Welcome back! We’re in the middle of a series about implementing functional data structures in Elm. In part one we implemented the skeleton of our sets using a binary search tree. Last week, part two, we added membership tests and size to our set. This week we’re going to make a quick pit stop to talk about how folds work, and next week we’ll implement them for our set.

What’s a Fold?

Folds go by a few different names. You may know them as “reduce” or “inject”, but the basic operation remains the same. We take a function to combine two values, an intial value, and a collection, and use the function to combine all the values in the collection. So combining a list of numbers by summing them, for example, looks like this:

List.foldl (+) 0 [1, 2, 3] -- 6

Our folding function (the first argument) is (+), which just takes two numbers and returns them added together. Our initial value (the second argument) is 0. When this code runs, we call (+) with each of the items in the list and keep track of our accumulated value. Folds are usually recursive, so the calls will look like this when written out in order. I’ve added the call to (+) and the result of that call in the comment on each line:

List.foldl (+) 0 [1, 2, 3] -- 1 + 0 == 1
List.foldl (+) 1 [2, 3]    -- 2 + 1 == 3
List.foldl (+) 3 [3]       -- 3 + 3 == 6
List.foldl (+) 6 []        -- empty list, we're done!

Each time the fold recurses, the output value of the function call gets substituted in as the new accumulator value. When we get to the base case (the empty list, here) the results bubble up to the original call to foldl, just like our recursive functions from last week. So adding 1 through 3 returns 6!

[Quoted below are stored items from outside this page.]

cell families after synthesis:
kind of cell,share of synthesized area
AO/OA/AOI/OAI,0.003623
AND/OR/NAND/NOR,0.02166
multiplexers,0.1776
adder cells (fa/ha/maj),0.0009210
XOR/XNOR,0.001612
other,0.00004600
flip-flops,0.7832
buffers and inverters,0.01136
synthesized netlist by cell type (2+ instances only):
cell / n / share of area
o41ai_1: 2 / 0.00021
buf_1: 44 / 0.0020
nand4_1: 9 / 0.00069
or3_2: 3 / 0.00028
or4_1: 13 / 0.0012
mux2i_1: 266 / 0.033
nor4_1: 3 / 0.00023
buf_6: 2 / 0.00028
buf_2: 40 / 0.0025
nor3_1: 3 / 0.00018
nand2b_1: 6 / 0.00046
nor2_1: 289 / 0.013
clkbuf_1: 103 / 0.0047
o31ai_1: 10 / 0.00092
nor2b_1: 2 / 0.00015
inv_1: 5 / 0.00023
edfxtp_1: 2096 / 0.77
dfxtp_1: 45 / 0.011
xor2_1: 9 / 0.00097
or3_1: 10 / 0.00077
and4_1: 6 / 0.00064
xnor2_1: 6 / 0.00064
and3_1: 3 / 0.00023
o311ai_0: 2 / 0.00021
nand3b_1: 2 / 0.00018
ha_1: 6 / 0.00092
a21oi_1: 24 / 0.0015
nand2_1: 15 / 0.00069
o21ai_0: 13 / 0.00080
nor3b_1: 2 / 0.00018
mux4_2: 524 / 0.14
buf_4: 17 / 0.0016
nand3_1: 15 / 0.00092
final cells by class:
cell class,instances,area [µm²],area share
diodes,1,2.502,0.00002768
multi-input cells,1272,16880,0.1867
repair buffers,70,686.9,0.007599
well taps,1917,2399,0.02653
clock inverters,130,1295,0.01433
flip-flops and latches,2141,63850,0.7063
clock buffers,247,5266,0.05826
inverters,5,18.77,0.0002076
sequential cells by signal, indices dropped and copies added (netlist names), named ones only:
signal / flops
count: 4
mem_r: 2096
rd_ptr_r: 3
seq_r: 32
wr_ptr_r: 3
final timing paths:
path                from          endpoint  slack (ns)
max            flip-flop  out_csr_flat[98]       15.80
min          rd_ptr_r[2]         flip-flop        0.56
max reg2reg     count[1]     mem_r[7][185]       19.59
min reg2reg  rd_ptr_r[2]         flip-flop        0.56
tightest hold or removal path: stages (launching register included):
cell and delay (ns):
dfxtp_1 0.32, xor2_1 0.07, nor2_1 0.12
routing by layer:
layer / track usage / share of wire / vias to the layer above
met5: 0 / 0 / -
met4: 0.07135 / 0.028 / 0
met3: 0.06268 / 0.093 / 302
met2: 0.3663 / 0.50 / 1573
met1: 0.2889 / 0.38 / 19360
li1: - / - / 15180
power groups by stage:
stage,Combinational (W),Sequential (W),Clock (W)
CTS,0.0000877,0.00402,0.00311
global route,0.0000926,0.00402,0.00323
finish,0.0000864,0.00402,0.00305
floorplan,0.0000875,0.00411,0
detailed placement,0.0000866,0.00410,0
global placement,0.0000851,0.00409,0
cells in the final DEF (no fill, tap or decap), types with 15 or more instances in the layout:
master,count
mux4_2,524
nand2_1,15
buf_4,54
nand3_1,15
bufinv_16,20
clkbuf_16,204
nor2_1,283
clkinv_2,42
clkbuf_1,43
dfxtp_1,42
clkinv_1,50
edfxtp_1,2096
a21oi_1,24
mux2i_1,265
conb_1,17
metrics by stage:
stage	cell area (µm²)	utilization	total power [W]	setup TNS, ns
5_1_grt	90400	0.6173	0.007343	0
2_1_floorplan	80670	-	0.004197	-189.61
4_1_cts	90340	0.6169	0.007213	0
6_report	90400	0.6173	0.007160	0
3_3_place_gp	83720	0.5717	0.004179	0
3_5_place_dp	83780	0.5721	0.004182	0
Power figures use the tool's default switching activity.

The signature for foldl is:

foldl : (a -> b -> b) -> b -> List a -> b

Note that the combiner function takes the current value first (here a) and the accumulator value (here b) second.

Left Right Left Right

There are actually two folds, one in each direction. foldl starts at the front of the collection and calls values going towards the end, while foldr does the opposite. We’ll demonstrate this with the cons operator, (::). Cons prepends a value to a list. (So 1 :: [2] == [1, 2].)

List.foldl (::) [] [1, 2, 3] -- [3, 2, 1]

List.foldr (::) [] [1, 2, 3] -- [1, 2, 3]

When we fold from the left, we start with the empty list and cons 3, then 2, then 1 onto it. Let’s look at the calls:

List.foldl (::) []        [1, 2, 3] -- 1 :: []     == [1]
List.foldl (::) [1]       [2, 3]    -- 2 :: [1]    == [2, 1]
List.foldl (::) [2, 1]    [3]       -- 3 :: [2, 1] == [3, 2, 1]
List.foldl (::) [3, 2, 1] []        -- empty list, we're done!

But when we use foldr, we start from the other side:

List.foldr (::) []        [1, 2, 3] -- 3 :: []     == [3]
List.foldr (::) [3]       [1, 2]    -- 2 :: [3]    == [2, 3]
List.foldr (::) [2, 3]    [1]       -- 1 :: [2, 3] == [1, 2, 3]
List.foldr (::) [1, 2, 3] []        -- empty list, we're done!

Which To Use?

If you’re uncertain of which fold to use, use foldl. It will process the values in the way that you’d most expect, and it’s generally a little bit quicker than foldr. (folding from the right usually requires finding the end of the collection, which is an additional little bit of overhead.) If you can write your function so that the order of operations doesn’t matter, use foldl, for the same reason. On the other hand, if you know that the order of operations matters, you’ll know which to choose.

In our examples, the order of calls to (+) don’t matter (mathematically, it’s a commutative operation.) But calls to (::), on the other hand, need to respect ordering.

And if you’re ever confused about what’s going on in your folds, write them out call by call like I’ve done above. It really helps to figure out what exactly is being called when. I find it most helpful to do on paper (but I couldn’t exactly do that here!)